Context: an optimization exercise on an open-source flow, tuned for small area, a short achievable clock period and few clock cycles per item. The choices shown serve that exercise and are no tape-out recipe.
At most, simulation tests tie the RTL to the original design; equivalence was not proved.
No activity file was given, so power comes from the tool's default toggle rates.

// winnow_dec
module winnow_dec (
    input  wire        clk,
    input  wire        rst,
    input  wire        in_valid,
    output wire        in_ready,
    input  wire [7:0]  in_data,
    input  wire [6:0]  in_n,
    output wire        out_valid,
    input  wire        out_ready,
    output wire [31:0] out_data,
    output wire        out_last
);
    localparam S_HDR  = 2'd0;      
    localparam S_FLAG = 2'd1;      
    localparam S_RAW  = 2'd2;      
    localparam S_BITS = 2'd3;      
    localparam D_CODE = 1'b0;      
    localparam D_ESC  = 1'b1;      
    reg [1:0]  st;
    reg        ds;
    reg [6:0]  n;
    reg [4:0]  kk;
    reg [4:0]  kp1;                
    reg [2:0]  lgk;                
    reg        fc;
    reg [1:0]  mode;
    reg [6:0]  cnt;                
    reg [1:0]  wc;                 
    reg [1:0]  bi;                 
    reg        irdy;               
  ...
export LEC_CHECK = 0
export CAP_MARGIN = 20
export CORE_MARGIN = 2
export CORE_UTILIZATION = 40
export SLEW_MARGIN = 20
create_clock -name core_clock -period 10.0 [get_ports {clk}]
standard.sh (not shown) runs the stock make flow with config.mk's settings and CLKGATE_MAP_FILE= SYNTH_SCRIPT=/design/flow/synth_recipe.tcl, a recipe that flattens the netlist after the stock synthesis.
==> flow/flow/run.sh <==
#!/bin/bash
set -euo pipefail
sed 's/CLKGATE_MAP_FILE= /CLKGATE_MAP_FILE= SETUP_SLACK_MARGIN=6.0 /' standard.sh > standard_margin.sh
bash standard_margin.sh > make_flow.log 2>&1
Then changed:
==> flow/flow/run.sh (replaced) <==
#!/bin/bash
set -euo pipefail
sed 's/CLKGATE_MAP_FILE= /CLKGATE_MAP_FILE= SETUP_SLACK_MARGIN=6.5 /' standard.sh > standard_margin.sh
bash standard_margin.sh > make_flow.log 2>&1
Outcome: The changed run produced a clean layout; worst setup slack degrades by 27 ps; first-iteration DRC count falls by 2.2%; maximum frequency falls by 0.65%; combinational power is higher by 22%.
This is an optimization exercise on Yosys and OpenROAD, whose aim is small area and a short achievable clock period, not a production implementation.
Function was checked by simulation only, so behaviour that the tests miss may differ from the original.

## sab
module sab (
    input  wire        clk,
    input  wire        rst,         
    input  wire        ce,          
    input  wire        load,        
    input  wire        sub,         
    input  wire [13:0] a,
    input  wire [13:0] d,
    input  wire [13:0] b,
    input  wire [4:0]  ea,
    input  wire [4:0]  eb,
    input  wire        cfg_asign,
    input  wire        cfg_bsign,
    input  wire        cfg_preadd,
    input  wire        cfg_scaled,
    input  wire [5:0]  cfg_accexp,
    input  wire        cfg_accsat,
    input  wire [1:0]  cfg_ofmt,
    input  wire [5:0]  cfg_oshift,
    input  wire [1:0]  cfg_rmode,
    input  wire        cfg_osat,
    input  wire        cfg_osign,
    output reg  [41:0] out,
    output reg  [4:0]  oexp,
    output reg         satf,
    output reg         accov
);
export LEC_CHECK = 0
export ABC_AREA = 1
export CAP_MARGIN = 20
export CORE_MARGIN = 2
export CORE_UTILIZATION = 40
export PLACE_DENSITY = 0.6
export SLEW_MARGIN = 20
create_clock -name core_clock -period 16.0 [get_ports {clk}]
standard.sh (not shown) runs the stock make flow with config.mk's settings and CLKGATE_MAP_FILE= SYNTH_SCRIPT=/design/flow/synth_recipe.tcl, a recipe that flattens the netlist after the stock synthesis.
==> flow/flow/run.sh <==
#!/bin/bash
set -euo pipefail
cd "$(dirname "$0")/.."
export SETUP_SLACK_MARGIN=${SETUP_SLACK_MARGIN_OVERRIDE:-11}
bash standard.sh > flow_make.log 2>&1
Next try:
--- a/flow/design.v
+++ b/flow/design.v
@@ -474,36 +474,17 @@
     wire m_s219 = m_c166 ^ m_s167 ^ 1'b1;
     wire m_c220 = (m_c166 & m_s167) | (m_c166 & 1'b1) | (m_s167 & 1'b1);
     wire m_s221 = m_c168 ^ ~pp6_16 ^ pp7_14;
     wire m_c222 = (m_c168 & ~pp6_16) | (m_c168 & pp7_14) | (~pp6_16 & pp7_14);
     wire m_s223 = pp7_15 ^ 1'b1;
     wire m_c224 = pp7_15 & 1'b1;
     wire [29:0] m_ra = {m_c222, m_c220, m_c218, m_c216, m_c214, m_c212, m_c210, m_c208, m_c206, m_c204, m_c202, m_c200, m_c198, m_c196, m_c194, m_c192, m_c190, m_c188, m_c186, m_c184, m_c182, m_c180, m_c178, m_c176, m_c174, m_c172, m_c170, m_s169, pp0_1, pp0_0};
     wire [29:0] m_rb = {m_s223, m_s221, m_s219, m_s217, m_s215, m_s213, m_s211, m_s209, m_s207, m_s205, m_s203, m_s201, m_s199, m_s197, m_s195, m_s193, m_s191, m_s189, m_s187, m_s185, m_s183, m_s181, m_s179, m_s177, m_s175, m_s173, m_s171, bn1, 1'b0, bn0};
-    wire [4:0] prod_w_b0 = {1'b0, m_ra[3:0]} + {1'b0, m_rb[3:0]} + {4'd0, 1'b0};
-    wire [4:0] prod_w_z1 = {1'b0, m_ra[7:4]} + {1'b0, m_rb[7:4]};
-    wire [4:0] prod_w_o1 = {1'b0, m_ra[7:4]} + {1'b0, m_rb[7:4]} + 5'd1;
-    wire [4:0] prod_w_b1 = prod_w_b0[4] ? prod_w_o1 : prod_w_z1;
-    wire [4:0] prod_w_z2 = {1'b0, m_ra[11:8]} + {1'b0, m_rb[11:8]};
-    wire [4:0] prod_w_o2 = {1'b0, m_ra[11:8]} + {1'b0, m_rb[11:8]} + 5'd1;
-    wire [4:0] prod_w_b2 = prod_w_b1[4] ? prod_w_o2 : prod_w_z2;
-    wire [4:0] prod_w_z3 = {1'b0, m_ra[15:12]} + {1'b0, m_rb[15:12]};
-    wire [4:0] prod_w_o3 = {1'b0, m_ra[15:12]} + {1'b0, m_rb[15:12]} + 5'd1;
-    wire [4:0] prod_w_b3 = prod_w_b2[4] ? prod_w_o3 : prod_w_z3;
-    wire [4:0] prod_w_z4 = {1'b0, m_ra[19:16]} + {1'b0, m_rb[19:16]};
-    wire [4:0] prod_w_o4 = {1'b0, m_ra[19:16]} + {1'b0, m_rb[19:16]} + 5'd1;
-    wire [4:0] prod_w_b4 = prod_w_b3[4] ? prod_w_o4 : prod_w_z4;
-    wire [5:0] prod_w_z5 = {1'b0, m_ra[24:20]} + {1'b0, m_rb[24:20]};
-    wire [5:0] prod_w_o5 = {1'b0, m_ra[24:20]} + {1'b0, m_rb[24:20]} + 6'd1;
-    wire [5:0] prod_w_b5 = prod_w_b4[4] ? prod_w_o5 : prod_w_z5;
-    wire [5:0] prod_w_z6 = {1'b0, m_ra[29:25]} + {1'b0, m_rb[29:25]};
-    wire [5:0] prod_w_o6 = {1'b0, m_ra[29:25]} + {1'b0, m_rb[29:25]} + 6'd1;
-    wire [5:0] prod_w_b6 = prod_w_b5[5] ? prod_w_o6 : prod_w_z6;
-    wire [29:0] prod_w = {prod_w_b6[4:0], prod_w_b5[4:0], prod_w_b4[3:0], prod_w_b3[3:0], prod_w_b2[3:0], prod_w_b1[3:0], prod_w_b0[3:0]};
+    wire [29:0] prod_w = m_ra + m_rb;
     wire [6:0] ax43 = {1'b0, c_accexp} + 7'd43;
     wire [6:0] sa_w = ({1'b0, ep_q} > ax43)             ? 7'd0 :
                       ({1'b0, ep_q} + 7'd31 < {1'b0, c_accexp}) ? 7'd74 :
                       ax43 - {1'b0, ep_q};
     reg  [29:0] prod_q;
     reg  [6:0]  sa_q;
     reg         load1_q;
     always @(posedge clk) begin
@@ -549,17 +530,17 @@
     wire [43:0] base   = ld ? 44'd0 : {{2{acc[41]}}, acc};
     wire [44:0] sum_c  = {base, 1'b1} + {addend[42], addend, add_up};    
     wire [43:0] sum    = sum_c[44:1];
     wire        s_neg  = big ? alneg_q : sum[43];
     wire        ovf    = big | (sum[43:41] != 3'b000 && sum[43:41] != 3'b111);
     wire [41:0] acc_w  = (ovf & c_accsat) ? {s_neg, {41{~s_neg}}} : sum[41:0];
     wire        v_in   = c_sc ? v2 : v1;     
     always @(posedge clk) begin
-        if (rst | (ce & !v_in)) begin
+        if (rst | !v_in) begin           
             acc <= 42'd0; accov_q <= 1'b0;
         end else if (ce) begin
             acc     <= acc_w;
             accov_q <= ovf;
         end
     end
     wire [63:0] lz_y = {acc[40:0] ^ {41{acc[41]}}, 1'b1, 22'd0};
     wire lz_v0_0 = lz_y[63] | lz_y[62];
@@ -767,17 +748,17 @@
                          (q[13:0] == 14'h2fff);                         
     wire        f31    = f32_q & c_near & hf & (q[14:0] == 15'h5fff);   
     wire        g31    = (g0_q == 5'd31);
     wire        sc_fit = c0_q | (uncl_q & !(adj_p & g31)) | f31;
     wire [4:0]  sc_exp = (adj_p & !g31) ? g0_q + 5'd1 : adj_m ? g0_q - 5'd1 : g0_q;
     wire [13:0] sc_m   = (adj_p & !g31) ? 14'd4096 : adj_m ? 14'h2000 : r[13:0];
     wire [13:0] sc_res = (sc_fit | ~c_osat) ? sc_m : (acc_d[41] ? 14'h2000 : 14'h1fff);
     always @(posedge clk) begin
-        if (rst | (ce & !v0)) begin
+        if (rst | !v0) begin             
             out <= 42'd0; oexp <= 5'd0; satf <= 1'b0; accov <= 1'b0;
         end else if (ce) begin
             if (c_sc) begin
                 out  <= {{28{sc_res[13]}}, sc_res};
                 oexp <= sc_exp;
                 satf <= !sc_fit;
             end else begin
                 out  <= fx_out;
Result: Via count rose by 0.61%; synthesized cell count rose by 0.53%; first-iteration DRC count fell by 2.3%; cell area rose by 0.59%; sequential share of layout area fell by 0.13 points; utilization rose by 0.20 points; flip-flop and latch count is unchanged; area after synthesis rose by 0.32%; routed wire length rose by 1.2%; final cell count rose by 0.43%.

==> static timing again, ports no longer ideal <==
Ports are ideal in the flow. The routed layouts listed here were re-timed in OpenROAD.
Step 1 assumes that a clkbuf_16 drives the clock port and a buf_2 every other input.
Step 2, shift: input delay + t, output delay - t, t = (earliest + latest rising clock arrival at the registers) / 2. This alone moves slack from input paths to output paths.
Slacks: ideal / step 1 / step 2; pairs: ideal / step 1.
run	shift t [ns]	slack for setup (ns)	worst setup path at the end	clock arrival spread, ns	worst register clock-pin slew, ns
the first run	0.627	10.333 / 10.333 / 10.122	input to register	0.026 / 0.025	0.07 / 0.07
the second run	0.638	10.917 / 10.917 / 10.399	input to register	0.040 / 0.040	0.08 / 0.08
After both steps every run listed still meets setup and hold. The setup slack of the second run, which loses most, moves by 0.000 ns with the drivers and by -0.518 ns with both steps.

→ **Exercise requirements**:
Reproduce only the lines above spanning from the line containing "localparam S_FLAG = 2'd1;" through the line containing "create_clock -name core_clock -period 10.0", word for word.

→ **Your solution**:
    localparam S_FLAG = 2'd1;      
    localparam S_RAW  = 2'd2;      
    localparam S_BITS = 2'd3;      
    localparam D_CODE = 1'b0;      
    localparam D_ESC  = 1'b1;      
    reg [1:0]  st;
    reg        ds;
    reg [6:0]  n;
    reg [4:0]  kk;
    reg [4:0]  kp1;                
    reg [2:0]  lgk;                
    reg        fc;
    reg [1:0]  mode;
    reg [6:0]  cnt;                
    reg [1:0]  wc;                 
    reg [1:0]  bi;                 
    reg        irdy;               
  ...
export LEC_CHECK = 0
export CAP_MARGIN = 20
export CORE_MARGIN = 2
export CORE_UTILIZATION = 40
export SLEW_MARGIN = 20
create_clock -name core_clock -period 10.0 [get_ports {clk}]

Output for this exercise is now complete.